I've been advised to split up the workload of my main work loop, but considering the homogenous nature of my data, I'm not entirely sure how. Any suggestions on improving this code are greatly appreciated.
What can I do to improve my code execution time?
It turns out that my loop is terribly inefficient.
Using a foreach cut time in half to about 31 seconds. But that wasn't fast enough. So I reticulated some splines and did some brainstorming with about half of the programmers that I know how to poke online. Here's what we found:
Using DOMNodeList's item() accessor is linear, producing exponentially slow processing times in loops. So, removing the first element after each iteration makes the loop faster. Now, we always access the first element of the list. This brought me down to 8 seconds.
After playing some more, I realized that the ->length property of DOMNodeList is just as bad as item(), since it also incurs linear cost.
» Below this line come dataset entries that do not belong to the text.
==> src/rtl/iis_tx_serializer.sv <==
// I2S (Philips) transmit serializer: pops one FIFO word per channel slot into a
// shadow register and shifts it out MSB first, with one-bit ws lead and zero-fill.
module iis_tx_serializer #(
   parameter int DATA_WIDTH = 16,
   parameter int CLK_DIV    = 4
) (
   input  logic                  clk_in,
   input  logic                  rst,
   input  logic                  tx_en,
   input  logic                  fifo_empty,
   input  logic                  fifo_valid,
   input  logic [DATA_WIDTH-1:0] fifo_dout,
   output logic                  fifo_rden,
   output logic                  sck,
   output logic                  ws,
   output logic                  sd,
   output logic                  busy,
   output logic                  underrun,
   output logic [31:0]           send_num,
   output logic                  send_finish
);

   localparam logic [1:0] S_IDLE  = 2'd0;
   localparam logic [1:0] S_PRIME = 2'd1;
   localparam logic [1:0] S_RUN   = 2'd2;
   localparam logic [1:0] S_STOP  = 2'd3;

   localparam int DIV_W = (CLK_DIV > 1) ? $clog2(CLK_DIV) : 1;
   localparam int BIT_W = $clog2(DATA_WIDTH);
   localparam logic [DIV_W-1:0] DIV_LAST = DIV_W'(CLK_DIV - 1);
   localparam logic [BIT_W-1:0] BIT_LAST = BIT_W'(DATA_WIDTH - 1);
   localparam logic [BIT_W-1:0] BIT_PEN  = BIT_W'(DATA_WIDTH - 2);

   logic [1:0]            state_q, state_d;
   logic [DIV_W-1:0]      div_q, div_d;
   logic [BIT_W-1:0]      bit_q, bit_d;
   logic                  sck_q, sck_d;
   logic                  ws_q, ws_d;
   logic [DATA_WIDTH-1:0] shift_q, shift_d;
   logic [DATA_WIDTH-1:0] shadow_q, shadow_d;
   logic                  full_q, full_d;
   logic                  pend_q, pend_d;
   logic                  stop_q, stop_d;
   logic                  rden_q, rden_d;
   logic                  under_q, under_d;
   logic                  finish_q, finish_d;
   logic [31:0]           send_num_q, send_num_d;
   logic                  active, fall;

   always_comb begin
      state_d    = state_q;
      div_d      = div_q;
      bit_d      = bit_q;
      sck_d      = sck_q;
      ws_d       = ws_q;
      shift_d    = shift_q;
      shadow_d   = shadow_q;
      full_d     = full_q;
      pend_d     = pend_q;
      stop_d     = stop_q;
      rden_d     = 1'b0;
      under_d    = 1'b0;
      finish_d   = 1'b0;
      send_num_d = send_num_q;

      active = (state_q == S_RUN) || (state_q == S_STOP);
      fall   = active && sck_q && (div_q == DIV_LAST);

      if (active) begin
         if (div_q == DIV_LAST) begin
            div_d = '0;
            sck_d = ~sck_q;
         end else begin
            div_d = div_q + DIV_W'(1);
         end
      end else begin
         div_d = '0;
         sck_d = 1'b0;
      end

      case (state_q)
         S_IDLE: begin
            ws_d    = 1'b1;
            shift_d = '0;
            stop_d  = 1'b0;
            if (tx_en) state_d = S_PRIME;
         end
         S_PRIME: begin
            // The lead-in period behaves as the last bit of a virtual right slot.
            if (full_q) begin
               state_d = S_RUN;
               ws_d    = 1'b0;
               shift_d = '0;
               bit_d   = BIT_LAST;
            end else if (!tx_en) begin
               state_d = S_IDLE;
            end
         end
         S_RUN: begin
            if (!tx_en) stop_d = 1'b1;
            if (fall) begin
               if (bit_q == BIT_LAST) begin
                  bit_d = '0;
                  // ws already reflects the slot being started here
                  if (ws_q && (stop_q || !tx_en)) state_d = S_STOP;
                  if (full_q) begin
                     shift_d    = shadow_q;
                     full_d     = 1'b0;
                     send_num_d = send_num_q + 32'd1;
                  end else begin
                     shift_d = '0;
                     under_d = 1'b1;
                  end
               end else begin
                  bit_d   = bit_q + BIT_W'(1);
                  shift_d = {shift_q[DATA_WIDTH-2:0], 1'b0};
                  if (bit_q == BIT_PEN) ws_d = ~ws_q;
               end
            end
         end
         S_STOP: begin
            if (fall) begin
               if (bit_q == BIT_LAST) begin
                  state_d  = S_IDLE;
                  shift_d  = '0;
                  ws_d     = 1'b1;
                  full_d   = 1'b0;
                  stop_d   = 1'b0;
                  finish_d = 1'b1;
               end else begin
                  bit_d   = bit_q + BIT_W'(1);
                  shift_d = {shift_q[DATA_WIDTH-2:0], 1'b0};
               end
            end
         end
         default: state_d = S_IDLE;
      endcase

      if (((state_q == S_PRIME) || (state_q == S_RUN)) && !full_q && !pend_q && !fifo_empty) begin
         rden_d = 1'b1;
         pend_d = 1'b1;
      end

      // A word landing on a slot boundary refills shadow for the following slot.
      if (fifo_valid) begin
         pend_d = 1'b0;
         if (state_q != S_STOP) begin
            shadow_d = fifo_dout;
            full_d   = 1'b1;
         end
      end
   end

   always_ff @(posedge clk_in or posedge rst) begin
      if (rst) begin
         state_q    <= S_IDLE;
         div_q      <= '0;
         bit_q      <= '0;
         sck_q      <= 1'b0;
         ws_q       <= 1'b1;
         shift_q    <= '0;
         shadow_q   <= '0;
         full_q     <= 1'b0;
         pend_q     <= 1'b0;
         stop_q     <= 1'b0;
         rden_q     <= 1'b0;
         under_q    <= 1'b0;
         finish_q   <= 1'b0;
         send_num_q <= '0;
      end else begin
         state_q    <= state_d;
         div_q      <= div_d;
         bit_q      <= bit_d;
         sck_q      <= sck_d;
         ws_q       <= ws_d;
         shift_q    <= shift_d;
         shadow_q   <= shadow_d;
         full_q     <= full_d;
         pend_q     <= pend_d;
         stop_q     <= stop_d;
         rden_q     <= rden_d;
         under_q    <= under_d;
         finish_q   <= finish_d;
         send_num_q <= send_num_d;
      end
   end

   assign fifo_rden   = rden_q;
   assign sck         = sck_q;
   assign ws          = ws_q;
   assign sd          = shift_q[DATA_WIDTH-1];
   assign busy        = (state_q != S_IDLE);
   assign underrun    = under_q;
   assign send_num    = send_num_q;
   assign send_finish = finish_q;

endmodule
So I changed my for loop to this:
$table = $tables->item(0);
while ($table != NULL) {
$table = $tables->item(0);
if ($table === NULL) {
break;
}
//
// We've found a section table, parse it.
//
if (elementIsACourseSectionTable($table)) {
$course = addSectionsToCourseUsingTable($course, $table);
}
//
// Skip the last table if it's not a course section
//
else if(elementIsCourseHeaderTable($table)){
$course = courseFromTable($table);
$courses[] = $course;
}
//
// Remove the first item from the list
//
$first = $tables->item(0);
$first->parentNode->removeChild($first);
//
// Get the next table to parse
//
$table = $tables->item(0);
}
Note that I've done some other optimizations in terms of targeting the data I want, but the relevant part is how I handle progressing from one item to the next.